What is required: Output each line of the data word for word, from the first through the line that holds "## src/rtl/req_encoder.sv", and leave off whatever follows.

(Stored data)
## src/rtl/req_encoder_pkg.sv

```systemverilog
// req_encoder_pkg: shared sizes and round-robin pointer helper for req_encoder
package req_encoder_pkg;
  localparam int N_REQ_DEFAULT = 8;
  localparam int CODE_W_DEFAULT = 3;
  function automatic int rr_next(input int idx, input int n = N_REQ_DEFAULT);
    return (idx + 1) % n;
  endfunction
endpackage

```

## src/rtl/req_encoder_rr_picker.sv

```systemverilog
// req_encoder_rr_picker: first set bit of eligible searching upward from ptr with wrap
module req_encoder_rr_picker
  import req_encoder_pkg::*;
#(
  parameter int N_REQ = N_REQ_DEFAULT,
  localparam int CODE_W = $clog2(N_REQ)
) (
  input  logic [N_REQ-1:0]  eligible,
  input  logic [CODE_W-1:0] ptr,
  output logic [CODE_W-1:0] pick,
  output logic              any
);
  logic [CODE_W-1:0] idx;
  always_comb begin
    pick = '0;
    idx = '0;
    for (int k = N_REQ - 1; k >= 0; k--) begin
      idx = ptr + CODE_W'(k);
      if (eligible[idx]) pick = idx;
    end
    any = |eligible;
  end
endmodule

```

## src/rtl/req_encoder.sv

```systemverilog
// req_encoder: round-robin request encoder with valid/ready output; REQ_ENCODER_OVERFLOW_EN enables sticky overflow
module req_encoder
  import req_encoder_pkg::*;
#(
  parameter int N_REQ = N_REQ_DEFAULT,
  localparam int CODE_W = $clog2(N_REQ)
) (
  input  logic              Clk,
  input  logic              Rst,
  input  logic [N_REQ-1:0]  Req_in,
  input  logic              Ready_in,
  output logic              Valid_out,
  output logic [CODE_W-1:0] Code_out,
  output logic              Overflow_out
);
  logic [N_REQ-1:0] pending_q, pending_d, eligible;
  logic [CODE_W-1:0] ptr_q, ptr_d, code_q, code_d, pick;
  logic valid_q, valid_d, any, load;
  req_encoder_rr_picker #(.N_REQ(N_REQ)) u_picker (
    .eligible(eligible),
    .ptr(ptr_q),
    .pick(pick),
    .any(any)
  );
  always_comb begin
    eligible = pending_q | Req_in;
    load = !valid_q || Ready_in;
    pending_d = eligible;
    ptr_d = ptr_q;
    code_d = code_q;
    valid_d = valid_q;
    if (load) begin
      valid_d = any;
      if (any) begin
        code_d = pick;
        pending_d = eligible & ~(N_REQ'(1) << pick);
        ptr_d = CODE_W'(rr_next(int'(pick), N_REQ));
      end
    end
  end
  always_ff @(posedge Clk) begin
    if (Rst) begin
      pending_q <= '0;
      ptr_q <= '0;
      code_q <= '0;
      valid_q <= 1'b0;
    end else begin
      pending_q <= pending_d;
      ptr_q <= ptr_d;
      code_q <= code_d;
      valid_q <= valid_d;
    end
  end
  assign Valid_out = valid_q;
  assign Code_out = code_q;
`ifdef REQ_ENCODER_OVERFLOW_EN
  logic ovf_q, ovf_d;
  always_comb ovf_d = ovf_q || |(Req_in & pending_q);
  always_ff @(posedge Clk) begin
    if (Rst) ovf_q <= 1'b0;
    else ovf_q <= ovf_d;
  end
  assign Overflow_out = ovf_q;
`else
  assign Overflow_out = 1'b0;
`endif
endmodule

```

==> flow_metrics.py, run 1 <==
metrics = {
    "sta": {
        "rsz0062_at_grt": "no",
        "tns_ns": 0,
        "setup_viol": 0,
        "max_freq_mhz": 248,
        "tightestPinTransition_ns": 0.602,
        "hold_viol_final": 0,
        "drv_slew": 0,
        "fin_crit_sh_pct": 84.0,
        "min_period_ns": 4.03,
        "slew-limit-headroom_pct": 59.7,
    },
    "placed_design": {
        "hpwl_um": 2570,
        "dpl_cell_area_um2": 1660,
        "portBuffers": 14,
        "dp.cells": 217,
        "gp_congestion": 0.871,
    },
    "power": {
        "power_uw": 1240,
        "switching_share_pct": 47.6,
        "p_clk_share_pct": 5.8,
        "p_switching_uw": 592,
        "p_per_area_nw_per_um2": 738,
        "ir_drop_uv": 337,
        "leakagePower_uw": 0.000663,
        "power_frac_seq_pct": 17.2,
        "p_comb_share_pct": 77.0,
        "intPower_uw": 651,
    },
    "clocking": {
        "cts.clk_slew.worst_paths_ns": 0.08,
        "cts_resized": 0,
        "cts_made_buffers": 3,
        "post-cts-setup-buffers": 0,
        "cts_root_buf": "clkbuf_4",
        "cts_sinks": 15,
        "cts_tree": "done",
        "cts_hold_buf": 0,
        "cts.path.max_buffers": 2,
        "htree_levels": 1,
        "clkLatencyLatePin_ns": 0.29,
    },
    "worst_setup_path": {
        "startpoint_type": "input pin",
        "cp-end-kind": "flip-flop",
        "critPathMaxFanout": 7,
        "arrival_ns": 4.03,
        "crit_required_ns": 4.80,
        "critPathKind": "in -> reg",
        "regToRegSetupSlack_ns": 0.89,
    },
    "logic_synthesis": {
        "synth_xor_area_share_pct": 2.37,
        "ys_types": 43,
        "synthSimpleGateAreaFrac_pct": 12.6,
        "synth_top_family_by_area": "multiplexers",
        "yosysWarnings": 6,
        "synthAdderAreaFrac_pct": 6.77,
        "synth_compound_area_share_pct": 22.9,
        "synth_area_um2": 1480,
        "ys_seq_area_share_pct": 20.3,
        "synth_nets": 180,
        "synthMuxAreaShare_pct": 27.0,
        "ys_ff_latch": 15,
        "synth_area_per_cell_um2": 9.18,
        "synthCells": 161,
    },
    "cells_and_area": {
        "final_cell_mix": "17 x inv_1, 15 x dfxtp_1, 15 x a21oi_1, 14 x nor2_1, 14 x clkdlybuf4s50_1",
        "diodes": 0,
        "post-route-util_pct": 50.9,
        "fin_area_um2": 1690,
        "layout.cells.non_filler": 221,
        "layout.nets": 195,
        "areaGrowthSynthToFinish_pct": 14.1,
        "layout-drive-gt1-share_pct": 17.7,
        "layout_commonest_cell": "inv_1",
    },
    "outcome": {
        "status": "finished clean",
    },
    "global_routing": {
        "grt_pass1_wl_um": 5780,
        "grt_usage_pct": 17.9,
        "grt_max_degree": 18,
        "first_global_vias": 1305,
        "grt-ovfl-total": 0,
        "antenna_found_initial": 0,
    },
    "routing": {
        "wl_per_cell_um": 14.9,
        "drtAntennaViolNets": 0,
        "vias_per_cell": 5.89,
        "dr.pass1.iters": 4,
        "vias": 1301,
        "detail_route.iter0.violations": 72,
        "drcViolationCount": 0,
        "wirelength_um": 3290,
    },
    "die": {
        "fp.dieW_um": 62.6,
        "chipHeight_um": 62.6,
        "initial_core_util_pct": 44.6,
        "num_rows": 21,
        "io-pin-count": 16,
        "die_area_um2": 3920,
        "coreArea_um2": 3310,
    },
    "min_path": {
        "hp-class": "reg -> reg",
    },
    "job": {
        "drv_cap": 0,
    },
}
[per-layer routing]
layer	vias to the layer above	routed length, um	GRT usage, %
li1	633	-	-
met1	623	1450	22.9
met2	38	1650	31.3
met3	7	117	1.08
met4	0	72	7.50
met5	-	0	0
[config.mk]
export PLATFORM = sky130hd
export DESIGN_NAME = wb_fetch_unpack
export DESIGN_NICKNAME = d
export VERILOG_FILES = /design/src/rtl/wb_fetch_unpack_pkg.sv /design/src/rtl/wb_fetch_unpack_fifo_sync.sv /design/src/rtl/wb_fetch_unpack.sv
export SDC_FILE = /design/constraint.sdc
export NUM_CORES = 1
export LEC_CHECK = 0
export CORE_MARGIN = 1
export CORE_UTILIZATION = 35
export CTS_BUF_LIST = sky130_fd_sc_hd__clkbuf_4 sky130_fd_sc_hd__clkbuf_8 sky130_fd_sc_hd__clkbuf_16
export DETAILED_ROUTE_END_ITERATION = 10
export HOLD_SLACK_MARGIN = 0.02
export PLACE_DENSITY = 0.61
export REMOVE_ABC_BUFFERS = 1
export SYNTH_ARGS = -nofsm -noshare
export SYNTH_HDL_FRONTEND = slang
export SYNTH_SLANG_ARGS = --single-unit
[constraint.sdc]
create_clock -name clk_i -period 7 [get_ports clk_i]
set_input_delay 1.4 -clock clk_i [delete_from_list [all_inputs] [get_ports clk_i]]
set_output_delay 1.4 -clock clk_i [all_outputs]
set_load 0.005 [all_outputs]
===== config.mk =====
export PLATFORM = sky130hd
export DESIGN_NAME = ahb_lite_master_flat
export DESIGN_NICKNAME = d
export VERILOG_FILES = /design/src/rtl/ahb_lite_master_if.sv /design/src/rtl/ahb_lite_master.sv /design/src/flat_wrapper.sv
export SDC_FILE = /design/constraint.sdc
export NUM_CORES = 1
export LEC_CHECK = 0
export ABC_CLOCK_PERIOD_IN_PS = 1300
export BUFFER_PORTS_ARGS = -buffer_cell sky130_fd_sc_hd__buf_2
export CAP_MARGIN = 10
export CORE_ASPECT_RATIO = 1.2
export CORE_MARGIN = 1.5
export CORE_UTILIZATION = 32
export DETAILED_ROUTE_END_ITERATION = 8
export PLACE_DENSITY = 0.64
export SLEW_MARGIN = 0
export SYNTH_ARGS = -nofsm -noshare
export SYNTH_HDL_FRONTEND = slang
export SYNTH_SLANG_ARGS = --single-unit

===== constraint.sdc =====
create_clock -name HCLK -period 1.3 [get_ports HCLK]
set_clock_uncertainty 0.1 [all_clocks]
set_input_delay 0.26 -clock HCLK [delete_from_list [all_inputs] [get_ports HCLK]]
set_output_delay 0.26 -clock HCLK [all_outputs]
set_load 0.02 [all_outputs]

Exercise solution:
## src/rtl/req_encoder_pkg.sv

```systemverilog
// req_encoder_pkg: shared sizes and round-robin pointer helper for req_encoder
package req_encoder_pkg;
  localparam int N_REQ_DEFAULT = 8;
  localparam int CODE_W_DEFAULT = 3;
  function automatic int rr_next(input int idx, input int n = N_REQ_DEFAULT);
    return (idx + 1) % n;
  endfunction
endpackage

```

## src/rtl/req_encoder_rr_picker.sv

```systemverilog
// req_encoder_rr_picker: first set bit of eligible searching upward from ptr with wrap
module req_encoder_rr_picker
  import req_encoder_pkg::*;
#(
  parameter int N_REQ = N_REQ_DEFAULT,
  localparam int CODE_W = $clog2(N_REQ)
) (
  input  logic [N_REQ-1:0]  eligible,
  input  logic [CODE_W-1:0] ptr,
  output logic [CODE_W-1:0] pick,
  output logic              any
);
  logic [CODE_W-1:0] idx;
  always_comb begin
    pick = '0;
    idx = '0;
    for (int k = N_REQ - 1; k >= 0; k--) begin
      idx = ptr + CODE_W'(k);
      if (eligible[idx]) pick = idx;
    end
    any = |eligible;
  end
endmodule

```

## src/rtl/req_encoder.sv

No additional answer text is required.